I agree it the caching should most likely be in select. I do however feel a bit queasy about automatic caching in select, perhaps I am overly cautious.

Another idea is to introduce a new caching operator something like this
auto q = from (v) >> select (...) >> cache () >> where (...) >> to_vector ()
If you don't mind you can prepare a pull-request, I can test run it on my linux VM on other compilers

I don't think you need needs_computed, the opt type keeps track if it's a assigned a value: if (cached_value) {// enters if cached_value is assigned}
Coordinator
Jun 16, 2014 at 8:06 PM
Another small thing,

as you are caching the value in select now then return_type and returns_reference should be updated to a ref instead of value:
typedef                 value_type const &                return_type    ;

enum
{
    returns_reference   = 1  ,
};
That way at least we will avoid a copying the value and will only invoke the move .ctor when caching... with that change I feeling more relaxed over the change.

However, I will need to do some performance measurement as well.
Coordinator
Jun 16, 2014 at 8:06 PM
Note to self; Perhaps select_many needs caching too....
Jun 16, 2014 at 9:30 PM
I agree that it can return a reference. I didn't feel confident enough with the framework to make that change yet.

I understand how the opt type works. The needs_computed is in the #ifdef _MSC_VER block and is needed because MSVC wouldn't handle the opt type in this case. I implemented it with the opt first ,but MSVC didn't recognize the value_type when used in opt<value_type> and claimed the type was empty (not void, just... empty). So, I effectively implemented my own opt as a bool and a value_type.

I had thought that select_many may need caching too.
Coordinator
Jun 18, 2014 at 6:36 AM
My hope is that I have time to look at this issue over the weekend
Jun 18, 2014 at 9:54 PM
Caching in select makes select do the right thing, but perhaps not perform as well as it could. Not caching in select seems to be an optimization. Perhaps have the default select perform caching and have a select_ref that doesn't cache and returns by reference.

I have GCC 4.7.2 on my Linux box now and cpplinq compiles cleanly for me, including with the detail::opt as the cache in select.

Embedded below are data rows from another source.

==> inputs of 03-04 <==
==> flow/design.v <==
`timescale 1ns / 1ps
module magnitude_wrapper(
	input aclk,
	input aresetn,
	input s_i_data_valid,
	output reg s_o_data_ready,
	input [31:0] s_i_data,
	output reg m_o_data_valid,
	input m_i_data_ready,
	output reg [31:0] m_o_data
    );
	reg [31:0] o_data_temp;
	reg [15:0] data_real;
	reg [15:0] data_imag;
	reg start_calc;
	reg ack_calc;
	wire [15:0] in_real = s_i_data[15:0];
	wire [15:0] in_imag = s_i_data[31:16];
	always @ (posedge aclk)
		begin
			if (aresetn == 0) begin
				s_o_data_ready <= 1'b0;
				start_calc <= 1'b0;
			end
			if (ack_calc == 1'b1) begin
				start_calc <= 0;
			end
			if ( (s_i_data_valid == 1'b1) && (ack_calc == 0)) begin
				if (in_real[15] == 1'b1)
					data_real <= ~in_real + 16'd1;
				else
					data_real <= in_real;
				if (in_imag[15] == 1'b1)
					data_imag <= ~in_imag + 16'd1;
				else
					data_imag <= in_imag;
				s_o_data_ready <= 1;
				start_calc <= 1'b1;
			end
		end
	always @ (posedge aclk)
		begin
			if (aresetn == 0) begin
				ack_calc <= 0;
			end
			if (start_calc == 1'b1) begin
				ack_calc <= 1;
				o_data_temp <= data_real*data_real + data_imag*data_imag;
			end
			else begin
				ack_calc <= 0;
			end
		end
	always @ (posedge aclk)
		begin
			if (aresetn == 0) begin
				m_o_data_valid <= 1'b0;
			end
			if (m_i_data_ready == 1'b1) begin
				if (ack_calc == 0) begin
					m_o_data_valid <= 1'b0;
				end
				else begin
					m_o_data_valid <= 1'b1;
					m_o_data <= o_data_temp;
				end
			end
		end
endmodule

I have created an ancillary hpp file that implements several additional higher-level-functions (to_set, to_multimap, a to_map that has no predicate and inserts pairs from the previous step, first_index, try_first and try_first_index) and several convenience predicates (non_null for use with where and as_static_type and as_dynamic_type for performing casting via select: >> select (as_static_type<int>()). I will make them available when I have performed more testing. There are several others that I intend to implement.

I have also fixed a bug in max. The std::numeric_limits<T>::min doesn't perform as expected when T = float or T = double. In these cases it returns the smallest positive value rather than the largest negative value. The fix involves defining a new templated class called linqlimits and defining a min operator for it. The unspecialized one calls numeric_limits::min. There are specialized versions for float and double that call -numeric_limits::max. I then use linqlimits::min rather than using numeric_limits::min to initialize the current value.
Coordinator
Jul 18, 2014 at 9:44 AM
The extra iterations (or predicate applications) should now be resolved with commit: 073a3877eb7c.

The numeric_limits::min issue should be resolved in commit: ec3c1bbb2f53

Other fixes we can do in separate commits.